#### Action item:
Each record that follows must be given again without alteration.

Extracted material: Begin

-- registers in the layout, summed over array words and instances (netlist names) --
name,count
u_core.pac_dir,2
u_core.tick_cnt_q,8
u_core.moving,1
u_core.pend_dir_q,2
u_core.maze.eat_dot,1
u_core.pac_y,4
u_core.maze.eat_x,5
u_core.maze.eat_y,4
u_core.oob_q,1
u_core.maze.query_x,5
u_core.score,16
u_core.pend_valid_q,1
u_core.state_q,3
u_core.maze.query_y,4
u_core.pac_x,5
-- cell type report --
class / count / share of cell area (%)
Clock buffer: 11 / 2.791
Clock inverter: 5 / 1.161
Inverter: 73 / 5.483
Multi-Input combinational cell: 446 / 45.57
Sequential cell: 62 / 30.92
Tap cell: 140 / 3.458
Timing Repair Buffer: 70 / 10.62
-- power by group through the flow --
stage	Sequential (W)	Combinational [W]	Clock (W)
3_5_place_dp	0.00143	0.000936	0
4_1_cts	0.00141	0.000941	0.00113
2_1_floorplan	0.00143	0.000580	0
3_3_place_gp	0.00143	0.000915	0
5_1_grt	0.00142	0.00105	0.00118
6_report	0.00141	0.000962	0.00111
**config.mk**
```make
export PLATFORM = sky130hd
export DESIGN_NAME = bet_settlement_flat
export DESIGN_NICKNAME = d
export VERILOG_FILES = /design/src/rtl/bet_settlement_if.sv /design/src/rtl/bet_settlement.sv /design/src/flat_wrapper.sv
export SDC_FILE = /design/constraint.sdc
export NUM_CORES = 1
export LEC_CHECK = 0
export CAP_MARGIN = 30
export CORE_MARGIN = 10
export CORE_UTILIZATION = 49
export DETAILED_ROUTE_END_ITERATION = 8
export PLACE_DENSITY = 0.77
export SYNTH_ARGS = -nofsm -noshare
export SYNTH_HDL_FRONTEND = slang
export SYNTH_SLANG_ARGS = --single-unit
```
**constraint.sdc**
```tcl
create_clock -name clk -period 2.7 [get_ports clk]
set_input_delay 0.27 -clock clk [delete_from_list [all_inputs] [get_ports clk]]
set_output_delay 0.27 -clock clk [all_outputs]
set_load 0.01 [all_outputs]
```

Extracted material: End

#### Exercise solution:
-- registers in the layout, summed over array words and instances (netlist names) --
name,count
u_core.pac_dir,2
u_core.tick_cnt_q,8
u_core.moving,1
u_core.pend_dir_q,2
u_core.maze.eat_dot,1
u_core.pac_y,4
u_core.maze.eat_x,5
u_core.maze.eat_y,4
u_core.oob_q,1
u_core.maze.query_x,5
u_core.score,16
u_core.pend_valid_q,1
u_core.state_q,3
u_core.maze.query_y,4
u_core.pac_x,5
-- cell type report --
class / count / share of cell area (%)
Clock buffer: 11 / 2.791
Clock inverter: 5 / 1.161
Inverter: 73 / 5.483
Multi-Input combinational cell: 446 / 45.57
Sequential cell: 62 / 30.92
Tap cell: 140 / 3.458
Timing Repair Buffer: 70 / 10.62
-- power by group through the flow --
stage	Sequential (W)	Combinational [W]	Clock (W)
3_5_place_dp	0.00143	0.000936	0
4_1_cts	0.00141	0.000941	0.00113
2_1_floorplan	0.00143	0.000580	0
3_3_place_gp	0.00143	0.000915	0
5_1_grt	0.00142	0.00105	0.00118
6_report	0.00141	0.000962	0.00111
**config.mk**
```make
export PLATFORM = sky130hd
export DESIGN_NAME = bet_settlement_flat
export DESIGN_NICKNAME = d
export VERILOG_FILES = /design/src/rtl/bet_settlement_if.sv /design/src/rtl/bet_settlement.sv /design/src/flat_wrapper.sv
export SDC_FILE = /design/constraint.sdc
export NUM_CORES = 1
export LEC_CHECK = 0
export CAP_MARGIN = 30
export CORE_MARGIN = 10
export CORE_UTILIZATION = 49
export DETAILED_ROUTE_END_ITERATION = 8
export PLACE_DENSITY = 0.77
export SYNTH_ARGS = -nofsm -noshare
export SYNTH_HDL_FRONTEND = slang
export SYNTH_SLANG_ARGS = --single-unit
```
**constraint.sdc**
```tcl
create_clock -name clk -period 2.7 [get_ports clk]
set_input_delay 0.27 -clock clk [delete_from_list [all_inputs] [get_ports clk]]
set_output_delay 0.27 -clock clk [all_outputs]
set_load 0.01 [all_outputs]
```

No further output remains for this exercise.